Troponin C Das CRISPR-Aktivierungsplasmid (h) bietet einen gezielten, nicht-destruktiven Ansatz zur Hochregulierung der endogenen TNNC1-Expression, ohne die zugrunde liegende DNA-Sequenz zu verändern.
Troponin C Das CRISPR-Aktivierungsplasmid (h) ist ein aus drei Plasmiden bestehendes synergistisches Aktivierungsmediator-System (SAM), das für eine hocheffiziente, ortsspezifische transkriptionelle Hochregulation des TNNC1-Lokus in menschlichen Zelllinien entwickelt wurde. Das System basiert auf einem katalytisch inaktiven Cas9 (dCas9), das zwei inaktivierende Mutationen (D10A und N863A) trägt, welche die Nukleaseaktivität eliminieren, während die DNA-Bindung erhalten bleibt. Dieses dCas9 ist mit VP64, einem potenten Transkriptionsaktivator, fusioniert und wird zusammen mit einem Blasticidin-Resistenzgen zur Selektion koexprimiert. Das zweite Plasmid kodiert das MS2-p65-HSF1-Fusionsprotein, einen sekundären Aktivatorkomplex, der zusammen mit dCas9-VP64 wirkt, sowie ein Hygromycin-Resistenzgen. Das dritte Plasmid kodiert für eine zielspezifische 20-nt-sgRNA, die an zwei MS2-RNA-Aptamere fusioniert ist, welche den MS2-p65-HSF1-Komplex an die Aktivierungsstelle rekrutieren, begleitet von einem Puromycin-Resistenzgen. Die drei Plasmide werden im Massenverhältnis 1:1:1 verabreicht, um eine ausgewogene Expression aller Systemkomponenten zu gewährleisten.

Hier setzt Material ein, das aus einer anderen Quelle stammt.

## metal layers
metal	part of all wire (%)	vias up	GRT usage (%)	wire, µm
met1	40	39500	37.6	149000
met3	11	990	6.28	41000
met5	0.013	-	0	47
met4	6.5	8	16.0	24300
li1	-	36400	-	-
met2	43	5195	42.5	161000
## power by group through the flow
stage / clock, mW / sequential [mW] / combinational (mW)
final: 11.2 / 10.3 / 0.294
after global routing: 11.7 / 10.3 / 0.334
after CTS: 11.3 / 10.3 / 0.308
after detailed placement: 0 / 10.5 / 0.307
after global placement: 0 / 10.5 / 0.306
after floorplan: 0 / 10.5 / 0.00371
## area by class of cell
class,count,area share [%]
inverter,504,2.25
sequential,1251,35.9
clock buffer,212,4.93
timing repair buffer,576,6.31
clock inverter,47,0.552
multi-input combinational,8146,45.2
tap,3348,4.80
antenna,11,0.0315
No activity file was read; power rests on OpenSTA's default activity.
File: config.mk
export PLATFORM = sky130hd
export DESIGN_NAME = regex_imem_arbiter_flat
export DESIGN_NICKNAME = d
export VERILOG_FILES = /design/src/rtl/regex_imem_arbiter_pkg.sv /design/src/rtl/regex_imem_arbiter_if.sv /design/src/rtl/regex_imem_arbiter_rr_arbiter.sv /design/src/rtl/regex_imem_arbiter.sv /design/src/flat_wrapper.sv
export SDC_FILE = /design/constraint.sdc
export NUM_CORES = 1
export LEC_CHECK = 0
export BUFFER_PORTS_ARGS = -buffer_cell sky130_fd_sc_hd__buf_2
export CAP_MARGIN = 40
export CORE_UTILIZATION = 43
export DETAILED_ROUTE_END_ITERATION = 6
export MAX_ROUTING_LAYER = met4
export PLACE_DENSITY = 0.78
export SLEW_MARGIN = 40
export SYNTH_ARGS = -nofsm -noshare
export SYNTH_HDL_FRONTEND = slang
export SYNTH_SLANG_ARGS = --single-unit
File: constraint.sdc
create_clock -name clk -period 4.3 [get_ports clk]
set_clock_uncertainty 0.15 [all_clocks]
set_input_delay 0.645 -clock clk [delete_from_list [all_inputs] [get_ports clk]]
set_output_delay 0.645 -clock clk [all_outputs]
set_load 0.05 [all_outputs]
File: src/rtl/regex_imem_arbiter_pkg.sv
// Shared types and constants for the regex instruction-memory arbiter.
// The request struct is sized to the build's instruction address width.
package regex_imem_arbiter_pkg;

  localparam int IMEM_READ_LATENCY = 1;
  localparam int IMEM_ADDR_WIDTH   = 11;

  typedef struct packed {
    logic [IMEM_ADDR_WIDTH-1:0] addr;
    logic                       valid;
  } mem_req_t;

endpackage

File: src/rtl/regex_imem_arbiter_if.sv
// Instruction-fetch bus between the regex CPUs and the shared instruction memory arbiter.
// Per-CPU valid/ready with packed per-CPU addresses; read data is broadcast to all CPUs.
interface regex_imem_arbiter_if #(
  parameter int N_CPU             = 4,
  parameter int MEMORY_WIDTH      = 16,
  parameter int MEMORY_ADDR_WIDTH = 11
);

  logic [N_CPU-1:0]                   cpu_memory_valid;
  logic [N_CPU*MEMORY_ADDR_WIDTH-1:0] cpu_memory_addr;
  logic [N_CPU-1:0]                   cpu_memory_ready;
  logic [MEMORY_WIDTH-1:0]            cpu_memory_data;

  modport master (
    output cpu_memory_valid,
    output cpu_memory_addr,
    input  cpu_memory_ready,
    input  cpu_memory_data
  );

  modport slave (
    input  cpu_memory_valid,
    input  cpu_memory_addr,
    output cpu_memory_ready,
    output cpu_memory_data
  );

endinterface

File: src/rtl/regex_imem_arbiter_rr_arbiter.sv
// Combinational round-robin pick: first unmasked requester after ptr, wrapping modulo N.
// Zero latency; an all-zero grant means nobody eligible this cycle.
module rr_arbiter #(
  parameter  int N  = 4,
  localparam int IW = (N > 1) ? $clog2(N) : 1
) (
  input  logic [N-1:0]  req,
  input  logic [N-1:0]  mask,
  input  logic [IW-1:0] ptr,
  output logic [N-1:0]  grant,
  output logic [IW-1:0] idx
);

  logic [IW-1:0] cand;
  logic          found;

  always_comb begin
    grant = '0;
    idx   = ptr;
    cand  = '0;
    found = 1'b0;
    for (int i = 1; i <= N; i++) begin
      // N is a power of two, so truncating the sum is the modulo wrap.
      cand = IW'(int'(ptr) + i);
      if (!found && req[cand] && !mask[cand]) begin
        found       = 1'b1;
        idx         = cand;
        grant[cand] = 1'b1;
      end
    end
  end

endmodule

File: src/rtl/regex_imem_arbiter.sv
// Shares one BRAM port between N_CPU instruction fetchers (round-robin) and a host loader.
// Grant one cycle after request, data one cycle after grant; host writes always preempt CPU reads.
module regex_imem_arbiter
  import regex_imem_arbiter_pkg::*;
#(
  parameter int N_CPU             = 4,
  parameter int MEMORY_WIDTH      = 16,
  parameter int MEMORY_ADDR_WIDTH = IMEM_ADDR_WIDTH
) (
  input  logic                         clk,
  input  logic                         rst,
  regex_imem_arbiter_if.slave          cpu,
  input  logic                         host_wr_en,
  input  logic [MEMORY_ADDR_WIDTH-1:0] host_wr_addr,
  input  logic [MEMORY_WIDTH-1:0]      host_wr_data,
  output logic                         mem_en,
  output logic                         mem_we,
  output logic [MEMORY_ADDR_WIDTH-1:0] mem_addr,
  output logic [MEMORY_WIDTH-1:0]      mem_wdata,
  input  logic [MEMORY_WIDTH-1:0]      mem_rdata,
  output logic                         busy
);

  localparam int IW = (N_CPU > 1) ? $clog2(N_CPU) : 1;

  mem_req_t [N_CPU-1:0]         req;
  mem_req_t                     win;
  logic [N_CPU-1:0]             req_vld;
  logic [N_CPU-1:0]             ready_q;
  logic [N_CPU-1:0]             win_grant;
  logic [IW-1:0]                win_idx;
  logic [IW-1:0]                rr_ptr;
  logic [IMEM_READ_LATENCY-1:0] rd_pipe;
  logic                         rd_vld;

  always_comb begin
    req     = '0;
    req_vld = '0;
    for (int i = 0; i < N_CPU; i++) begin
      req[i].addr  = IMEM_ADDR_WIDTH'(cpu.cpu_memory_addr[i*MEMORY_ADDR_WIDTH +: MEMORY_ADDR_WIDTH]);
      req[i].valid = cpu.cpu_memory_valid[i];
      req_vld[i]   = req[i].valid;
    end
  end

  // The CPU holding ready this cycle still shows valid; masking it stops a double grant.
  rr_arbiter #(.N(N_CPU)) u_rr (
    .req   (req_vld),
    .mask  (ready_q),
    .ptr   (rr_ptr),
    .grant (win_grant),
    .idx   (win_idx)
  );

  always_comb begin
    win       = '0;
    win.addr  = req[win_idx].addr;
    win.valid = |win_grant;
  end

  always_ff @(posedge clk or negedge rst) begin
    if (!rst) begin
      rr_ptr    <= IW'(N_CPU - 1);
      ready_q   <= '0;
      mem_en    <= 1'b0;
      mem_we    <= 1'b0;
      mem_addr  <= '0;
      mem_wdata <= '0;
      rd_pipe   <= '0;
    end else begin
      rd_pipe <= IMEM_READ_LATENCY'({rd_pipe, mem_en & ~mem_we});
      if (host_wr_en) begin
        // Displaced CPU requests stay pending and the pointer is untouched.
        ready_q   <= '0;
        mem_en    <= 1'b1;
        mem_we    <= 1'b1;
        mem_addr  <= host_wr_addr;
        mem_wdata <= host_wr_data;
      end else if (win.valid) begin
        ready_q  <= win_grant;
        mem_en   <= 1'b1;
        mem_we   <= 1'b0;
        mem_addr <= MEMORY_ADDR_WIDTH'(win.addr);
        rr_ptr   <= win_idx;
      end else begin
        ready_q <= '0;
        mem_en  <= 1'b0;
        mem_we  <= 1'b0;
      end
    end
  end

  assign rd_vld               = rd_pipe[IMEM_READ_LATENCY-1];
  assign cpu.cpu_memory_ready = ready_q;
  assign cpu.cpu_memory_data  = rd_vld ? mem_rdata : '0;
  assign busy                 = rst & (|req_vld | |ready_q | rd_vld);

endmodule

Nach der Assemblierung am Zielort bindet der SAM-Komplex etwa 200 bp stromaufwärts der TNNC1-Transkriptionsstartstelle, wo VP64, p65 und HSF1 gemeinsam die Transkriptionsmaschinerie rekrutieren und die Hochregulation der endogenen Troponin C-Expression vorantreiben. Im Gegensatz zu nukleaseaktivem Cas9 verursacht dCas9 keine Doppelstrangbrüche und verändert die genomische Sequenz nicht, wodurch der native TNNC1-Locus erhalten bleibt und die Untersuchung von Troponin C-abhängigen Transkriptionsreaktionen am endogenen Locus ermöglicht wird. Dies macht es zu einem wertvollen Werkzeug für Funktionsstudien, die Identifizierung von Zielgenen und die Modellierung der Wiederherstellung des Troponin C-Signalwegs in Tumorzellen mit stillgelegtem oder reduziertem TNNC1-Ausdruck.
Nur für Forschungszwecke. Nicht für diagnostische oder therapeutische Zwecke bestimmt.